TASK OBJECTIVE — Search the listing below for the string "removal" and show each line that contains it.

MATERIAL PROVIDED —
==> src/rtl/snp_req_handler.sv <==
// snp_req_handler
// Snoop request front end for the L1 array. It accepts one bus snoop at a time and looks up
// the direct-mapped tag/state/data array. It applies the MESI snoop transition, writes the new
// state back, and returns a snoop response carrying block data on a dirty/exclusive hit.
// Build option: define SNP_FAST_MISS_EN to send misses from LOOKUP straight to RESP.

`ifndef SUREQ_RD
`define SUREQ_RD 2'd0
`endif
`ifndef SUREQ_RFO
`define SUREQ_RFO 2'd1
`endif
`ifndef SUREQ_INV
`define SUREQ_INV 2'd2
`endif
`ifndef SDRSP_OKAY
`define SDRSP_OKAY 2'd0
`endif
`ifndef SDRSP_INV
`define SDRSP_INV 2'd1
`endif
// MESI encodings: bit 0 marks the states that own the only valid copy (E, M)
`ifndef INVALID
`define INVALID 3'd0
`endif
`ifndef EXCLUSIVE
`define EXCLUSIVE 3'd1
`endif
`ifndef SHARED
`define SHARED 3'd2
`endif
`ifndef MODIFIED
`define MODIFIED 3'd3
`endif

module snp_req_handler #(
    parameter int unsigned ADDR_WIDTH  = 32,
    parameter int unsigned INDEX_WIDTH = 6,
    parameter int unsigned BLK_WIDTH   = 512,
    localparam int unsigned OFFSET_W   = $clog2(BLK_WIDTH / 8),
    localparam int unsigned TAG_W      = ADDR_WIDTH - INDEX_WIDTH - OFFSET_W
) (
    input  logic                   clk,
    input  logic                   rst,
    input  logic                   sureq_valid,
    output logic                   sureq_ready,
    input  logic [1:0]             sureq_op,
    input  logic [ADDR_WIDTH-1:0]  sureq_addr,
    input  logic                   cpu_lock,
    output logic                   arr_rd_en,
    output logic [INDEX_WIDTH-1:0] arr_idx,
    input  logic [TAG_W-1:0]       arr_rd_tag,
    input  logic [2:0]             arr_rd_st,
    input  logic [BLK_WIDTH-1:0]   arr_rd_data,
    output logic                   arr_wr_en,
    output logic [2:0]             arr_wr_st,
    output logic                   sdrsp_valid,
    input  logic                   sdrsp_ready,
    output logic [1:0]             sdrsp_rsp,
    output logic [BLK_WIDTH-1:0]   sdrsp_data
);

    typedef enum logic [1:0] {
        StIdle,
        StLookup,
        StUpdate,
        StResp
    } state_t;

    state_t                 r_state;
    logic [1:0]             r_op;
    logic [TAG_W-1:0]       r_tag;
    logic [INDEX_WIDTH-1:0] r_idx;
    logic                   r_hit;
    logic [2:0]             r_cur;
    logic [2:0]             r_next;
    logic                   r_rsp_valid;
    logic [1:0]             r_rsp;
    logic [BLK_WIDTH-1:0]   r_data;

    logic                   w_ready;
    logic                   w_accept;
    logic [INDEX_WIDTH-1:0] w_req_idx;
    logic [TAG_W-1:0]       w_req_tag;
    logic                   w_hit;
    logic [2:0]             w_cur;
    logic                   w_okay;
    logic [2:0]             w_next;
    logic                   w_unused_offset;

    // Address split; the block offset does not take part in a snoop lookup
    assign w_req_idx       = sureq_addr[OFFSET_W +: INDEX_WIDTH];
    assign w_req_tag       = sureq_addr[ADDR_WIDTH-1 -: TAG_W];
    assign w_unused_offset = ^sureq_addr[OFFSET_W-1:0];

    // Acceptance is gated by reset as well so ready stays low while rst is held
    assign w_ready  = (r_state == StIdle) && !cpu_lock && !rst;
    assign w_accept = w_ready && sureq_valid;

    // Lookup result, valid while in LOOKUP (array data arrives one cycle after the read)
    assign w_hit  = (arr_rd_tag == r_tag) && (arr_rd_st != `INVALID);
    assign w_cur  = w_hit ? arr_rd_st : `INVALID;
    assign w_okay = w_hit && w_cur[0] && ((r_op == `SUREQ_RD) || (r_op == `SUREQ_RFO));

    // MESI snoop transition: reads demote to SHARED, ownership/invalidate requests evict
    always_comb begin
        w_next = w_cur;
        case (r_op)
            `SUREQ_RD:  w_next = `SHARED;
            `SUREQ_RFO: w_next = `INVALID;
            `SUREQ_INV: w_next = `INVALID;
            default:    w_next = w_cur;
        endcase
    end

    // Request sequencing: IDLE -> LOOKUP -> UPDATE -> RESP, with registered response payload
    always_ff @(posedge clk or posedge rst) begin
        if (rst) begin
            r_state     <= StIdle;
            r_op        <= `SUREQ_RD;
            r_tag       <= '0;
            r_idx       <= '0;
            r_hit       <= 1'b0;
            r_cur       <= `INVALID;
            r_next      <= `INVALID;
            r_rsp_valid <= 1'b0;
            r_rsp       <= `SDRSP_INV;
            r_data      <= '0;
        end else begin
            case (r_state)
                StIdle: begin
                    if (w_accept) begin
                        r_op    <= sureq_op;
                        r_tag   <= w_req_tag;
                        r_idx   <= w_req_idx;
                        r_state <= StLookup;
                    end
                end
                StLookup: begin
                    r_hit  <= w_hit;
                    r_cur  <= w_cur;
                    r_next <= w_next;
                    r_rsp  <= w_okay ? `SDRSP_OKAY : `SDRSP_INV;
                    r_data <= w_okay ? arr_rd_data : '0;
`ifdef SNP_FAST_MISS_EN
                    // A miss never writes, so it can skip the write slot entirely
                    if (!w_hit) begin
                        r_rsp_valid <= 1'b1;
                        r_state     <= StResp;
                    end else begin
                        r_state <= StUpdate;
                    end
`else
                    r_state <= StUpdate;
`endif
                end
                StUpdate: begin
                    r_rsp_valid <= 1'b1;
                    r_state     <= StResp;
                end
                StResp: begin
                    if (sdrsp_ready) begin
                        r_rsp_valid <= 1'b0;
                        r_rsp       <= `SDRSP_INV;
                        r_data      <= '0;
                        r_state     <= StIdle;
                    end
                end
                default: begin
                    r_state <= StIdle;
                end
            endcase
        end
    end

    // Array port: index comes straight from the request on the accept cycle, then is held
    assign sureq_ready = w_ready;
    assign arr_rd_en   = w_accept;
    assign arr_idx     = w_accept ? w_req_idx : r_idx;
    assign arr_wr_en   = (r_state == StUpdate) && r_hit && (r_next != r_cur);
    assign arr_wr_st   = r_next;

    // Response channel is driven purely from registers, so payload is stable while waiting
    assign sdrsp_valid = r_rsp_valid;
    assign sdrsp_rsp   = r_rsp;
    assign sdrsp_data  = r_data;

endmodule

==> config.mk <==
export PLATFORM = sky130hd
export DESIGN_NAME = snp_req_handler
export DESIGN_NICKNAME = d
export VERILOG_FILES = /design/src/rtl/snp_req_handler.sv
export SDC_FILE = /design/constraint.sdc
export NUM_CORES = 1
export LEC_CHECK = 0
export CAP_MARGIN = 25
export CORE_AREA = 4 4 423 425
export CTS_CLUSTER_SIZE = 28
export DETAILED_ROUTE_END_ITERATION = 10
export DIE_AREA = 0 0 427 429
export HOLD_SLACK_MARGIN = 0.08
export PLACE_DENSITY = 0.39
export SYNTH_ARGS = -nofsm -noshare
export SYNTH_HDL_FRONTEND = slang
export SYNTH_SLANG_ARGS = --single-unit
==> constraint.sdc <==
create_clock -name clk -period 24.7 [get_ports clk]
set_input_delay 6.175 -clock clk [delete_from_list [all_inputs] [get_ports clk]]
set_output_delay 6.175 -clock clk [all_outputs]
set_load 0.005 [all_outputs]
==> results of run 1 <==
power by group through the flow:
stage | Combinational (mW) | Clock [mW] | Sequential [mW]
CTS | 0.675 | 1.19 | 0.951
floorplan | 0.385 | 0 | 0.960
finish | 0.665 | 1.14 | 0.951
global placement | 0.678 | 0 | 0.966
global route | 0.711 | 1.22 | 0.953
detailed placement | 0.672 | 0 | 0.967
tightest hold or removal path: stages, from the launching register on:
cell       delay, ns
dfstp_2         0.36
inv_1           0.04
a2bb2oi_1       0.05
state kept, by name, indices dropped and copies added, names as in the netlist:
signal / cells
r_tag: 20
sdrsp_data: 512
sdrsp_rsp: 1
r_idx: 6
r_state: 2
r_hit: 1
sdrsp_valid: 1
r_cur: 3
r_op: 2
arr_wr_st: 3
kinds of logic after synthesis:
logic type      Yosys count  synth area share [%]
other cells               1                0.0158
mux                      35                  1.66
buf+inv                 302                  5.69
xor+xnor                 23                 0.847
compound gates          528                  11.5
flops                   551                  58.0
simple gates           1046                  22.1
fa+ha+maj                 4                 0.211
cell usage after synthesis (6+ instances only):
library cell / count
dfrtp_1: 550
nand2_1: 520
nand4_1: 512
o21ai_0: 372
buf_2: 160
o21ai_1: 142
clkbuf_1: 117
mux2_2: 35
xor2_1: 20
inv_1: 12
buf_1: 9
o32ai_2: 6
routing by layer:
metal  global-route usage (%)  vias to the layer above
li1                         -                    10809
met1                     17.6                    11719
met2                     24.2                      721
met3                     4.92                      145
met4                     3.63                        4
met5                        0                        -
path summary, 6_finish.rpt:
kind,end,cells past startpoint
hold reg to reg,sdrsp_rsp[0],2
setup / recovery,arr_idx[3],5
setup reg to reg,sdrsp_data[433],9
hold / removal,sdrsp_rsp[0],2
min in group asynchronous,r_idx[0],2
max in group asynchronous,sdrsp_data[399],6
area by class of cell:
class / instances / area share [%]
antenna: 14 / 0.0890
clock buffer: 118 / 5.82
clock inverter: 23 / 0.645
inverter: 12 / 0.133
multi-input combinational: 1637 / 22.0
sequential: 551 / 35.0
tap: 2340 / 7.44
timing repair buffer: 1129 / 28.8
per-stage QoR:
| step | setup slack, ns | area, µm² |
|---|---|---|
| floorplan | 3.12 | 23800 |
| global placement | 9.93 | 36800 |
| detailed placement | 9.93 | 36800 |
| CTS | 9.93 | 39300 |
| global route | 9.85 | 39400 |
| finish | 9.94 | 39400 |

TASK RESPONSE —
tightest hold or removal path: stages, from the launching register on:
hold / removal,sdrsp_rsp[0],2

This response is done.